Closed eero-t closed 2 years ago
I've tried stracing syscalls used in both cases, but I still do not fully understand how VPL messes this up. There are no failing file system checks, from which libvpl could deduce that backend is missing:
$ strace -f -e file vpl-inspect
execve("/usr/local/bin/vpl-inspect", ["vpl-inspect"], 0x7ffcf41e8cf8 /* 10 vars */) = 0
access("/etc/ld.so.preload", R_OK) = -1 ENOENT (No such file or directory)

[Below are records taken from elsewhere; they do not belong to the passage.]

### src/rtl/core/edp_pkg.sv
`timescale 1ns / 1ps
`default_nettype none

package edp_pkg;

  localparam logic [1:0] REQ_LOAD_FIRST  = 2'd0;
  localparam logic [1:0] REQ_LOAD_SECOND = 2'd1;
  localparam logic [1:0] REQ_COMPUTE     = 2'd2;

  localparam int unsigned DIST_MAX = 127;

  typedef enum logic [2:0] {
    S_IDLE,
    S_INIT,
    S_ROW,
    S_CELL,
    S_DONE
  } state_t;

endpackage

`default_nettype wire

### src/rtl/core/edit_distance_dp.sv
`timescale 1ns / 1ps
`default_nettype none

// One request at a time. Load request: ready again the next cycle, no result.
// Compute request (lengths n, m after clamping): row init writes cost 0..m,
// then each row runs a row-start state and a sweep of cells 1..m, then the
// done state loads the output register once it is free. One cell per cycle
// through the shared min/compare unit and the cost row's single write port.
// Reset (rst_n, synchronous) clears the sequencer and output valid only.
module edit_distance_dp_core #(
  parameter int MAX_LEN = 64
) (
  input  wire logic       clk,
  input  wire logic       rst_n,
  input  wire logic       in_valid,
  output logic            in_ready,
  input  wire logic [1:0] in_req_type,
  input  wire logic [5:0] in_index,
  input  wire logic [7:0] in_symbol,
  input  wire logic [6:0] in_first_len,
  input  wire logic [6:0] in_second_len,
  output logic            out_valid,
  input  wire logic       out_ready,
  output logic [6:0]      out_distance
);

  localparam int CW = $clog2(MAX_LEN + 1);
  localparam int AW = (MAX_LEN > 1) ? $clog2(MAX_LEN) : 1;
  localparam int DW = (CW > 7) ? CW : 7;

  logic [7:0]    first_mem  [MAX_LEN];
  logic [7:0]    second_mem [MAX_LEN];
  logic [CW-1:0] cost_mem   [MAX_LEN+1];

  edp_pkg::state_t state_r, state_nxt;
  logic [CW-1:0] n_r, n_nxt;
  logic [CW-1:0] m_r, m_nxt;
  logic [CW-1:0] i_r, i_nxt;
  logic [CW-1:0] j_r, j_nxt;
  logic [CW-1:0] diag_r, diag_nxt;
  logic [CW-1:0] left_r, left_nxt;
  logic          out_valid_r, out_valid_nxt;
  logic [6:0]    out_dist_r, out_dist_nxt;

  logic [7:0]    fs_rd_r;
  logic [7:0]    ss_rd_r;
  logic [CW-1:0] cr_rd_r;

  logic          fs_we, ss_we, fs_re, cr_we;
  logic [AW-1:0] wr_addr;
  logic [AW-1:0] fs_raddr;
  logic [AW-1:0] ss_raddr;
  logic [CW-1:0] rd_col;
  logic [CW-1:0] cr_waddr;
  logic [CW-1:0] cr_wdata;
  logic          idx_ok;
  logic [CW-1:0] n_clamp, m_clamp;
  logic [CW-1:0] min_a, min_b, cell_val;
  logic [6:0]    dist_sat;

  // shared min/compare unit
  always_comb begin
    min_a    = (diag_r < cr_rd_r) ? diag_r : cr_rd_r;
    min_b    = (min_a < left_r) ? min_a : left_r;
    cell_val = (fs_rd_r == ss_rd_r) ? diag_r : min_b + 1'b1;
  end

  always_comb begin
    idx_ok   = 32'(in_index) < MAX_LEN;
    wr_addr  = AW'(in_index);
    n_clamp  = (DW'(in_first_len) > DW'(MAX_LEN)) ? CW'(MAX_LEN) : CW'(in_first_len);
    m_clamp  = (DW'(in_second_len) > DW'(MAX_LEN)) ? CW'(MAX_LEN) : CW'(in_second_len);
    dist_sat = (DW'(left_r) > DW'(edp_pkg::DIST_MAX)) ? 7'(edp_pkg::DIST_MAX)
                                                        : 7'(left_r);
  end

  always_comb begin
    state_nxt     = state_r;
    n_nxt         = n_r;
    m_nxt         = m_r;
    i_nxt         = i_r;
    j_nxt         = j_r;
    diag_nxt      = diag_r;
    left_nxt      = left_r;
    out_valid_nxt = out_valid_r && !out_ready;
    out_dist_nxt  = out_dist_r;
    in_ready      = 1'b0;
    fs_we         = 1'b0;
    ss_we         = 1'b0;
    fs_re         = 1'b0;
    cr_we         = 1'b0;
    cr_waddr      = j_r;
    cr_wdata      = j_r;
    fs_raddr      = AW'(i_r - 1'b1);
    rd_col        = CW'(1);
    case (state_r)
      edp_pkg::S_IDLE: begin
        in_ready = 1'b1;
        if (in_valid) begin
          case (in_req_type)
            edp_pkg::REQ_LOAD_FIRST:  fs_we = idx_ok;
            edp_pkg::REQ_LOAD_SECOND: ss_we = idx_ok;
            edp_pkg::REQ_COMPUTE: begin
              n_nxt     = n_clamp;
              m_nxt     = m_clamp;
              j_nxt     = '0;
              state_nxt = edp_pkg::S_INIT;
            end
            default: ;
          endcase
        end
      end
      edp_pkg::S_INIT: begin
        cr_we    = 1'b1;
        cr_waddr = j_r;
        cr_wdata = j_r;
        if (j_r == m_r) begin
          left_nxt  = m_r;
          i_nxt     = CW'(1);
          state_nxt = (n_r == '0) ? edp_pkg::S_DONE : edp_pkg::S_ROW;
        end else begin
          j_nxt = j_r + 1'b1;
        end
      end
      edp_pkg::S_ROW: begin
        cr_we    = 1'b1;
        cr_waddr = '0;
        cr_wdata = i_r;
        fs_re    = 1'b1;
        diag_nxt = i_r - 1'b1;
        left_nxt = i_r;
        j_nxt    = CW'(1);
        rd_col   = CW'(1);
        if (m_r == '0) begin
          if (i_r == n_r) begin
            state_nxt = edp_pkg::S_DONE;
          end else begin
            i_nxt = i_r + 1'b1;
          end
        end else begin
          state_nxt = edp_pkg::S_CELL;
        end
      end
      edp_pkg::S_CELL: begin
        cr_we    = 1'b1;
        cr_waddr = j_r;
        cr_wdata = cell_val;
        left_nxt = cell_val;
        diag_nxt = cr_rd_r;
        if (j_r == m_r) begin
          rd_col = j_r;
          if (i_r == n_r) begin
            state_nxt = edp_pkg::S_DONE;
          end else begin
            i_nxt     = i_r + 1'b1;
            state_nxt = edp_pkg::S_ROW;
          end
        end else begin
          rd_col = j_r + 1'b1;
          j_nxt  = j_r + 1'b1;
        end
      end
      edp_pkg::S_DONE: begin
        if (!out_valid_r || out_ready) begin
          out_valid_nxt = 1'b1;
          out_dist_nxt  = dist_sat;
          state_nxt     = edp_pkg::S_IDLE;
        end
      end
      default: state_nxt = edp_pkg::S_IDLE;
    endcase
  end

  always_comb begin
    ss_raddr = AW'(rd_col - 1'b1);
  end

  always_ff @(posedge clk) begin
    if (fs_we) begin
      first_mem[wr_addr] <= in_symbol;
    end
    if (fs_re) begin
      fs_rd_r <= first_mem[fs_raddr];
    end
  end

  always_ff @(posedge clk) begin
    if (ss_we) begin
      second_mem[wr_addr] <= in_symbol;
    end
    ss_rd_r <= second_mem[ss_raddr];
  end

  always_ff @(posedge clk) begin
    if (cr_we) begin
      cost_mem[cr_waddr] <= cr_wdata;
    end
    cr_rd_r <= cost_mem[rd_col];
  end

  always_ff @(posedge clk) begin
    if (!rst_n) begin
      state_r     <= edp_pkg::S_IDLE;
      out_valid_r <= 1'b0;
    end else begin
      state_r     <= state_nxt;
      out_valid_r <= out_valid_nxt;
    end
  end

  always_ff @(posedge clk) begin
    n_r        <= n_nxt;
    m_r        <= m_nxt;
    i_r        <= i_nxt;
    j_r        <= j_nxt;
    diag_r     <= diag_nxt;
    left_r     <= left_nxt;
    out_dist_r <= out_dist_nxt;
  end

  assign out_valid    = out_valid_r;
  assign out_distance = out_dist_r;

  a_cell_col: assert property (@(posedge clk) disable iff (!rst_n)
    state_r == edp_pkg::S_CELL |-> j_r != '0 && j_r <= m_r)
    else $error("cell column out of range");

  a_row_idx: assert property (@(posedge clk) disable iff (!rst_n)
    (state_r == edp_pkg::S_ROW || state_r == edp_pkg::S_CELL)
      |-> i_r != '0 && i_r <= n_r)
    else $error("row index out of range");

  a_cell_bound: assert property (@(posedge clk) disable iff (!rst_n)
    state_r == edp_pkg::S_CELL |-> DW'(cell_val) <= DW'(MAX_LEN))
    else $error("cell cost exceeds length bound");

  a_done_out: assert property (@(posedge clk) disable iff (!rst_n)
    state_r == edp_pkg::S_DONE && (!out_valid_r || out_ready) |=> out_valid_r)
    else $error("finished compute gave no result");

endmodule

`default_nettype wire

openat(AT_FDCWD, "/etc/ld.so.cache", O_RDONLY|O_CLOEXEC) = 3
newfstatat(3, "", {st_mode=S_IFREG|0644, st_size=16809, ...}, AT_EMPTY_PATH) = 0
openat(AT_FDCWD, "/usr/local/lib/libvpl.so.2", O_RDONLY|O_CLOEXEC) = 3
newfstatat(3, "", {st_mode=S_IFREG|0755, st_size=249400, ...}, AT_EMPTY_PATH) = 0
openat(AT_FDCWD, "/lib/x86_64-linux-gnu/libstdc++.so.6", O_RDONLY|O_CLOEXEC) = 3
newfstatat(3, "", {st_mode=S_IFREG|0644, st_size=2260320, ...}, AT_EMPTY_PATH) = 0
openat(AT_FDCWD, "/lib/x86_64-linux-gnu/libgcc_s.so.1", O_RDONLY|O_CLOEXEC) = 3
newfstatat(3, "", {st_mode=S_IFREG|0644, st_size=125488, ...}, AT_EMPTY_PATH) = 0
openat(AT_FDCWD, "/lib/x86_64-linux-gnu/libc.so.6", O_RDONLY|O_CLOEXEC) = 3
newfstatat(3, "", {st_mode=S_IFREG|0644, st_size=2216304, ...}, AT_EMPTY_PATH) = 0
openat(AT_FDCWD, "/lib/x86_64-linux-gnu/libm.so.6", O_RDONLY|O_CLOEXEC) = 3
newfstatat(3, "", {st_mode=S_IFREG|0644, st_size=940560, ...}, AT_EMPTY_PATH) = 0
openat(AT_FDCWD, "/usr/lib/x86_64-linux-gnu", O_RDONLY|O_NONBLOCK|O_CLOEXEC|O_DIRECTORY) = 3
newfstatat(3, "", {st_mode=S_IFDIR|0755, st_size=16384, ...}, AT_EMPTY_PATH) = 0
openat(AT_FDCWD, "/lib", O_RDONLY|O_NONBLOCK|O_CLOEXEC|O_DIRECTORY) = 3
newfstatat(3, "", {st_mode=S_IFDIR|0755, st_size=4096, ...}, AT_EMPTY_PATH) = 0
openat(AT_FDCWD, "/usr/lib", O_RDONLY|O_NONBLOCK|O_CLOEXEC|O_DIRECTORY) = 3
newfstatat(3, "", {st_mode=S_IFDIR|0755, st_size=4096, ...}, AT_EMPTY_PATH) = 0
openat(AT_FDCWD, "/lib64", O_RDONLY|O_NONBLOCK|O_CLOEXEC|O_DIRECTORY) = 3
newfstatat(3, "", {st_mode=S_IFDIR|0755, st_size=4096, ...}, AT_EMPTY_PATH) = 0
openat(AT_FDCWD, "/usr/lib64", O_RDONLY|O_NONBLOCK|O_CLOEXEC|O_DIRECTORY) = 3
newfstatat(3, "", {st_mode=S_IFDIR|0755, st_size=4096, ...}, AT_EMPTY_PATH) = 0
getcwd("/home/nobody", 4096) = 13
openat(AT_FDCWD, "/home/nobody", O_RDONLY|O_NONBLOCK|O_CLOEXEC|O_DIRECTORY) = 3
newfstatat(3, "", {st_mode=S_IFDIR|0755, st_size=4096, ...}, AT_EMPTY_PATH) = 0
openat(AT_FDCWD, "/opt/intel/mediasdk/lib", O_RDONLY|O_NONBLOCK|O_CLOEXEC|O_DIRECTORY) = -1 ENOENT (No such file or directory)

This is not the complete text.